When Filostrato crowns Fiammetta at the end of Day IV, his brief speech indicates his awareness of the displeasure his choice of theme has created: "I give you this crown, since you better than anyone else can console the band for the harshness of today by what you will order tomorrow." And in his introductory remarks to his own tale of the fifth day he promises to atone for his harsh rule of the previous day by telling an amusing tale.
Yet several features of the story of Ricciardo and Caterina (V.4) vitiate Filostrato's declared apologetic intentions. First among these is his repetitive use of the obscene nightingale metaphor (matched in its transgression perhaps only by Dioneo's tale of Alibech [III.10]), which seems designed to shock the ladies of the brigata. More importantly, however, Filostrato's tale emerges as an ironic rewriting of Fiammetta's tale of Tancredi and Ghismonda. The similarities between the two tales are readily apparent: both Caterina and Ghismonda are much beloved, overprotected daughters; Ricciardo is a trusted visitor in messer Lizio's home, much as Guiscardo was a trusted servant of Tancredi; both Caterina and Ghismonda are discovered in flagrante delicto by their respective fathers after having arranged clandestine meetings with their lovers.
The reactions of the betrayed fathers bear a striking likeness to one another as well. Messer Lizio's words to Ricciardo, "Ricciardo, the love and trust I bore you did not merit this" strongly echo those of Tancredi to Guiscardo, "Guiscardo, my kindness to you has not merited the outrage and shame you have done me." The similarities between the two tales end here, as messer Lizio's astuteness (with an eye towards the social position of Ricciardo) and paternal understanding replace the jealous rage of Tancredi, diffusing the potentially tragic situation and leading to an impromptu wedding on the veranda.

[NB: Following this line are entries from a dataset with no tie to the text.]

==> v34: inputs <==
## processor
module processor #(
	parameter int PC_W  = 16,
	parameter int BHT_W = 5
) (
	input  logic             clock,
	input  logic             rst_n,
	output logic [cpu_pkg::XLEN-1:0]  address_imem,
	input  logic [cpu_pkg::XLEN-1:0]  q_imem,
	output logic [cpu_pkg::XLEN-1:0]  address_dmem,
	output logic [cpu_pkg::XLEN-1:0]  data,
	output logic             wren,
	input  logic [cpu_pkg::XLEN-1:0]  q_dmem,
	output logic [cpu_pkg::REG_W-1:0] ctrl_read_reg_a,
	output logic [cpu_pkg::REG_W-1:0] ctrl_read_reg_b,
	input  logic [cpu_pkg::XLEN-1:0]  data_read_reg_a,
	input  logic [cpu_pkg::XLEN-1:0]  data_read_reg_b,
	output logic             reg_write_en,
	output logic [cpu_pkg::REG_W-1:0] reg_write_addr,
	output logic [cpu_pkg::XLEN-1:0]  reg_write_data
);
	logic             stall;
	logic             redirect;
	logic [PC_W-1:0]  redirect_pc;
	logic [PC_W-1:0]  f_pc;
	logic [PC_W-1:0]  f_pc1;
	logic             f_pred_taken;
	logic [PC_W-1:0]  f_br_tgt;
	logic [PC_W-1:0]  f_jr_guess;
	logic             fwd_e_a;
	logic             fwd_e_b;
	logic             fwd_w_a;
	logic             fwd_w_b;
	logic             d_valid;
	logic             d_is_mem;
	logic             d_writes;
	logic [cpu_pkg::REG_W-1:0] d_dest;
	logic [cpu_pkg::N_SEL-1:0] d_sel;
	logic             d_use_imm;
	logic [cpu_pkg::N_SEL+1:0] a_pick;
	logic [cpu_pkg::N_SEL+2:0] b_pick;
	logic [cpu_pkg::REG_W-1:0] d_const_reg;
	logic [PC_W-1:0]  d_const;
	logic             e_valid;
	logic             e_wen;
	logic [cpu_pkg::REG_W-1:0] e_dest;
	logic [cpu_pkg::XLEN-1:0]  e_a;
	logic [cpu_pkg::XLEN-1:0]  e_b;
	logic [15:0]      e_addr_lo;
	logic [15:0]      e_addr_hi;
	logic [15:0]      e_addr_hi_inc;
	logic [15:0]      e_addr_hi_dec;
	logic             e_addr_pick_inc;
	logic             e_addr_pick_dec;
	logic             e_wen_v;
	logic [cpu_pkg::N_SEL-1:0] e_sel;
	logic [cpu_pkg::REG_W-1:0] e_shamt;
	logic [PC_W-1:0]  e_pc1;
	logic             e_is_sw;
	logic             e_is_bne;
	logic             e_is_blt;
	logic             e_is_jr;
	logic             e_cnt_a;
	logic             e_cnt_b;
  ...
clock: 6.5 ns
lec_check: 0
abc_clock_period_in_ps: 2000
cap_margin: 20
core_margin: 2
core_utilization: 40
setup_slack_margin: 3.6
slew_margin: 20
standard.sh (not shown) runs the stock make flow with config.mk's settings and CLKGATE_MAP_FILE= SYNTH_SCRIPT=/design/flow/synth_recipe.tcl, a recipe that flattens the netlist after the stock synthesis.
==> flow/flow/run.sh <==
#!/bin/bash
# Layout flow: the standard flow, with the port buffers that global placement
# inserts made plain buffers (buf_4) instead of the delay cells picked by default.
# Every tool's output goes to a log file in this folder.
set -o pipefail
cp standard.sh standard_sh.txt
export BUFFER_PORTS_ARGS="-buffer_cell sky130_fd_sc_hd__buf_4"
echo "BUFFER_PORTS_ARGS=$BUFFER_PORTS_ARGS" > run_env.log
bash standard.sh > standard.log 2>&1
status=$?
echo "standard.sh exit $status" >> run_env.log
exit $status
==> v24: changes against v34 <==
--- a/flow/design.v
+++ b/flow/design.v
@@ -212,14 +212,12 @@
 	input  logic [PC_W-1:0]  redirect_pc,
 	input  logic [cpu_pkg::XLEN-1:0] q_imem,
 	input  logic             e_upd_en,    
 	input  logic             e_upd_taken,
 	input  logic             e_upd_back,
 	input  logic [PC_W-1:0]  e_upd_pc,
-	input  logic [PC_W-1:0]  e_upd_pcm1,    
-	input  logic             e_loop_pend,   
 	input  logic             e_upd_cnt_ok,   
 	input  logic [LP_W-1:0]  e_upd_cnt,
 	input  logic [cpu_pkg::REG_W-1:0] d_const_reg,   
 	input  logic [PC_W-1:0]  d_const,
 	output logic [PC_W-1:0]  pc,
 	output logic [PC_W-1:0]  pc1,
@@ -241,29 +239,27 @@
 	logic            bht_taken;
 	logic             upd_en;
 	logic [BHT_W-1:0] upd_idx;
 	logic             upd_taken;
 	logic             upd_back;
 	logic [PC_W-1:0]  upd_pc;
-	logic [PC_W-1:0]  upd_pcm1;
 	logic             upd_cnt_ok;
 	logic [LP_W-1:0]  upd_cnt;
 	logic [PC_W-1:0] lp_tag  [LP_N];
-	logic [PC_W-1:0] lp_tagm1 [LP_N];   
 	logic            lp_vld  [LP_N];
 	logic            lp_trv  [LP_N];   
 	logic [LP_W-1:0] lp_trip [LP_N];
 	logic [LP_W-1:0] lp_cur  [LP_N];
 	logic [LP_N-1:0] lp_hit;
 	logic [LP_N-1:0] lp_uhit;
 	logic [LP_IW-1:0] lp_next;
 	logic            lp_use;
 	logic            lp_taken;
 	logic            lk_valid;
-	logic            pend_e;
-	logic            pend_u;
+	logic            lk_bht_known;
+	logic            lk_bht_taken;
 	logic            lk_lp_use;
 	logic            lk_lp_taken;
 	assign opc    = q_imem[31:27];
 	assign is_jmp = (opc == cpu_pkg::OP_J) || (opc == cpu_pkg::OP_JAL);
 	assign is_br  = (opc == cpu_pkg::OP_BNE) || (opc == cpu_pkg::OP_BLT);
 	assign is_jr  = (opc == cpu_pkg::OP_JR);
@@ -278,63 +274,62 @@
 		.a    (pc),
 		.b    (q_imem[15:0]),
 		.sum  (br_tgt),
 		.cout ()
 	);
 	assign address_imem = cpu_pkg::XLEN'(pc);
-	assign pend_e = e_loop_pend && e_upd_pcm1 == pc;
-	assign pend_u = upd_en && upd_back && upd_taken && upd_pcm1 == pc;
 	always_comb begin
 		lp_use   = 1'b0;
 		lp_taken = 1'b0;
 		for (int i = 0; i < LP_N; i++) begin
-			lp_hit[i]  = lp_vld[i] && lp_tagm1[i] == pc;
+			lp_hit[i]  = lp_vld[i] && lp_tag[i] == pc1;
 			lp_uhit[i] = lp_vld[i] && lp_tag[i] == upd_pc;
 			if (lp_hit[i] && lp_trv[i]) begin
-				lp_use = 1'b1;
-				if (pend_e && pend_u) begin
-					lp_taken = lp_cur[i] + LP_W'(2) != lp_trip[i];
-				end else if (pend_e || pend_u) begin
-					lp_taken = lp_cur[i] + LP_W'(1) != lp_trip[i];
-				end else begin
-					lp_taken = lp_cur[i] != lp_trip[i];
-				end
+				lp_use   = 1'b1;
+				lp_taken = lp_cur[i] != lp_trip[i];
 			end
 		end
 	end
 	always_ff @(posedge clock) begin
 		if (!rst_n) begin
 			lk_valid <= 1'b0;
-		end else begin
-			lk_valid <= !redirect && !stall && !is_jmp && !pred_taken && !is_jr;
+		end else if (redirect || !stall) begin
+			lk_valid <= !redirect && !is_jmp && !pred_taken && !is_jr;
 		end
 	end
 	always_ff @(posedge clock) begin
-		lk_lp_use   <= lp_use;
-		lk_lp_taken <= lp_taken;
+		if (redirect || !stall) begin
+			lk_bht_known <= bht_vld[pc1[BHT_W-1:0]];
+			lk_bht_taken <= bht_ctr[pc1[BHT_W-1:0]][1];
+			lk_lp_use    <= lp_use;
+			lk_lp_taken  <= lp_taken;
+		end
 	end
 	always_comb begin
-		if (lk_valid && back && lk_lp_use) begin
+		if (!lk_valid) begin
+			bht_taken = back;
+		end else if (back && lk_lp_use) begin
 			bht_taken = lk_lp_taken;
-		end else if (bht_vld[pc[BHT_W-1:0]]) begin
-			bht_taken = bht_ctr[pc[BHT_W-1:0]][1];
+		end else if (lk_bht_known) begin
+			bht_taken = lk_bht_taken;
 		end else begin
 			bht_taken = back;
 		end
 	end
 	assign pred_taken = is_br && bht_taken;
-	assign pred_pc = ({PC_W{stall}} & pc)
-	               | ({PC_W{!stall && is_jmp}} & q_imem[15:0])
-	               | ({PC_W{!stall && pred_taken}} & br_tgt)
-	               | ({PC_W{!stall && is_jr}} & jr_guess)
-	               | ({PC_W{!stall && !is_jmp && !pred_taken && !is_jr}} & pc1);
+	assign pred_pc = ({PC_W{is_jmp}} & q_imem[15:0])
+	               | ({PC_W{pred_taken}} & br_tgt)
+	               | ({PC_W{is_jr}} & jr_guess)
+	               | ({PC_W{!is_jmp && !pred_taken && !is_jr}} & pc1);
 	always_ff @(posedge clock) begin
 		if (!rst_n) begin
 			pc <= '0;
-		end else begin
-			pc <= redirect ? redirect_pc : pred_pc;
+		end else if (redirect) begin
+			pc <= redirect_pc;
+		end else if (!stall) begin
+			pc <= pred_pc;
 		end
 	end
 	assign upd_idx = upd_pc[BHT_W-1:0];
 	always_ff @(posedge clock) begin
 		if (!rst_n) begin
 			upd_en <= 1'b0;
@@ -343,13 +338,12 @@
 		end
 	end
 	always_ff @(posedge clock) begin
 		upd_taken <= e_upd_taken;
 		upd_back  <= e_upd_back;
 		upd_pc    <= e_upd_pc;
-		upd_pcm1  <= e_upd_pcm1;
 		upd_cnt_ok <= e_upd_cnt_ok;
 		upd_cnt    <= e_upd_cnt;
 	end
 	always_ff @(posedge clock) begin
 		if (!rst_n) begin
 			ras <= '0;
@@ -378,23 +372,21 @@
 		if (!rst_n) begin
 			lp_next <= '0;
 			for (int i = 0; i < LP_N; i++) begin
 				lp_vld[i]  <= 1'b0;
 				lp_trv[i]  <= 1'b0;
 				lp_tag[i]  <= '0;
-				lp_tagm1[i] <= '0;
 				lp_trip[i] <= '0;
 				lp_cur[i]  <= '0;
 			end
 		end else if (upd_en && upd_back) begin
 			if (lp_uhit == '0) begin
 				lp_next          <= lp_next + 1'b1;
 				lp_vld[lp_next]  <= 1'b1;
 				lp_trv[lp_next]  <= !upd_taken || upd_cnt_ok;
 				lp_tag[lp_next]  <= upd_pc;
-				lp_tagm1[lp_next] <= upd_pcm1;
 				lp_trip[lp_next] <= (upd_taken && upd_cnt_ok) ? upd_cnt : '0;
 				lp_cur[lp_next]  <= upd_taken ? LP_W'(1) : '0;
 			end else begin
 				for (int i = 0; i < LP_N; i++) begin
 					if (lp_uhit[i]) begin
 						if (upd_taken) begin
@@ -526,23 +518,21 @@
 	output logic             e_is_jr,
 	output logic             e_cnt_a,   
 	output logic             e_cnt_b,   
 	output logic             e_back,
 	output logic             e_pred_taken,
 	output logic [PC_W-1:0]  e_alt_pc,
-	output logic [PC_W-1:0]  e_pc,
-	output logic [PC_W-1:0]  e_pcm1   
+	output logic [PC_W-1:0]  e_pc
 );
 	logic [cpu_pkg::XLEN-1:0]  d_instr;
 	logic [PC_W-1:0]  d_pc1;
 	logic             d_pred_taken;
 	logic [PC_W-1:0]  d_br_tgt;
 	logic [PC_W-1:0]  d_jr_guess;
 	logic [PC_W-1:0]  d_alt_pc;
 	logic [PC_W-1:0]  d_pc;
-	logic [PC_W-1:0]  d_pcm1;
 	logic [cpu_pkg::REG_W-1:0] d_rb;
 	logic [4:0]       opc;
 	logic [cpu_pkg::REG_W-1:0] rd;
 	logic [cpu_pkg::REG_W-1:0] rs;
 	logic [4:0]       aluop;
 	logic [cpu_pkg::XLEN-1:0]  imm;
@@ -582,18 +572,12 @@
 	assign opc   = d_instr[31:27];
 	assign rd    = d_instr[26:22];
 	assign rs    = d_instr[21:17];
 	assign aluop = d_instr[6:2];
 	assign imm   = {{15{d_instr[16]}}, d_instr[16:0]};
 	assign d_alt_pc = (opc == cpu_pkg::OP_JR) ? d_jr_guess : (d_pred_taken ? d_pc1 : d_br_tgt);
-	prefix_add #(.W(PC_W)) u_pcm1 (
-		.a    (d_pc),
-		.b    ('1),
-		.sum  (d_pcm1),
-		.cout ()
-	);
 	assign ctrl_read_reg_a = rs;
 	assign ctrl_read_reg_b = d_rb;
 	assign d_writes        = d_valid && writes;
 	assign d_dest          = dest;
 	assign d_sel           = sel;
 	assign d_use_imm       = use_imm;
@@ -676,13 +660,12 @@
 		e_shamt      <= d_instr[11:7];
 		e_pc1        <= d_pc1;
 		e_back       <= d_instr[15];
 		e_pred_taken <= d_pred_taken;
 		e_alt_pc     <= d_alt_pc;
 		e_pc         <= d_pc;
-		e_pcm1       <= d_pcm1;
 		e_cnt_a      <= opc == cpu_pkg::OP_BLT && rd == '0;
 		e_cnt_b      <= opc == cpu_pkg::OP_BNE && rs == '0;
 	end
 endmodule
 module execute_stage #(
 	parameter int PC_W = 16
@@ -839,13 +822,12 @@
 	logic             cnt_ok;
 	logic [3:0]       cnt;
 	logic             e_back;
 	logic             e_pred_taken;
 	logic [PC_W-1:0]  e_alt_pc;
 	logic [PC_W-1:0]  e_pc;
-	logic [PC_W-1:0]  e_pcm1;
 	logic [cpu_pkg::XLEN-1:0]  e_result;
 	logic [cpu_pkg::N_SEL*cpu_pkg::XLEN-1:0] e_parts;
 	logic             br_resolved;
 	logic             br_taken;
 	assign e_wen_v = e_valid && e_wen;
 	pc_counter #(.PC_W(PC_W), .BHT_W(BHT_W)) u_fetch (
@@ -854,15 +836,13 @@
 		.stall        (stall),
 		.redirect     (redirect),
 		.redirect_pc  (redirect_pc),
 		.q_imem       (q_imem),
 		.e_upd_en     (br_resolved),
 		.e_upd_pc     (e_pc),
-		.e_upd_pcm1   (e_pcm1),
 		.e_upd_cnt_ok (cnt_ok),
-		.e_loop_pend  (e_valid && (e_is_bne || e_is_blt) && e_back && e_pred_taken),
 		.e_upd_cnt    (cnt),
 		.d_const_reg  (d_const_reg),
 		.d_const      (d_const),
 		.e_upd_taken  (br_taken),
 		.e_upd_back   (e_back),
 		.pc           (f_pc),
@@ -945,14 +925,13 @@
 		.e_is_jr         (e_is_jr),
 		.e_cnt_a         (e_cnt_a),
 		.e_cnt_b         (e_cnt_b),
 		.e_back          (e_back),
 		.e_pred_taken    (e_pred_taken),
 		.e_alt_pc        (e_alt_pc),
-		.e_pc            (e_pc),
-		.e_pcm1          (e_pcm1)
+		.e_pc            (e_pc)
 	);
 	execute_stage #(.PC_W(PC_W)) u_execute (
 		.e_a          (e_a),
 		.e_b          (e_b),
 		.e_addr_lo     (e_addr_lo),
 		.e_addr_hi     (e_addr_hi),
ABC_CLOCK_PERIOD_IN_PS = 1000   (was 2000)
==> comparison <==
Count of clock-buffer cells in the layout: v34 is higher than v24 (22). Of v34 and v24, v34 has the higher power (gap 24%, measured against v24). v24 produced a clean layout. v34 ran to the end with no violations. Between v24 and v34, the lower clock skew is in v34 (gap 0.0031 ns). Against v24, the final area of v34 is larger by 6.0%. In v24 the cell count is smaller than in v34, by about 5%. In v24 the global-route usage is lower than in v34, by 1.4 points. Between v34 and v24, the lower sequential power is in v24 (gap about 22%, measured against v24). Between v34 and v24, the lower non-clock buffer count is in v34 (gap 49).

In addition to these general parallels between the two stories, a passage at the height of the novella's dramatic tension provides even better grounds for reading Filostrato's tale as a palinode of IV.1. Ricciardo's reaction upon being discovered with Caterina by messer Lizio is described as follows: "Quando Ricciardo il vide, parve che gli fosse strappato il cuore. ("When Ricciardo saw him, he felt as though his heart had been ripped from his body," italics added).
This quick but clear allusion to the tragic outcome of IV.1 reminds the brigata, and Fiammetta in particular, that he is now obeying her edict and adhering to the "pleasure principle" of the brigata, as he had promised to do in his introductory remarks to the tale. The brutal literalization of the heart on Day IV has been replaced by the figurative song of the nightingale. Yet by modeling his story of Caterina and Ricciardo on Fiammetta's tale of the fourth day, by "rewriting" her tale, Filostrato continues the repartee which began on the previous day.
(A. T.) Marcus, Millicent. "Tragedy as Trespass" in An Allegory of Form: Literary Self-Consciousness in the Decameron. Stanford, CA: Anma Libri, 1979. pp. 48-65. For an interesting analysis of the thematic continuity of Days IV-V see: Sherberg, Michael. "The Patriarch's Pleasure and the Frametale Crisis: Decameron IV-V." Romance Quarterly 38:2 (1991): 227-38.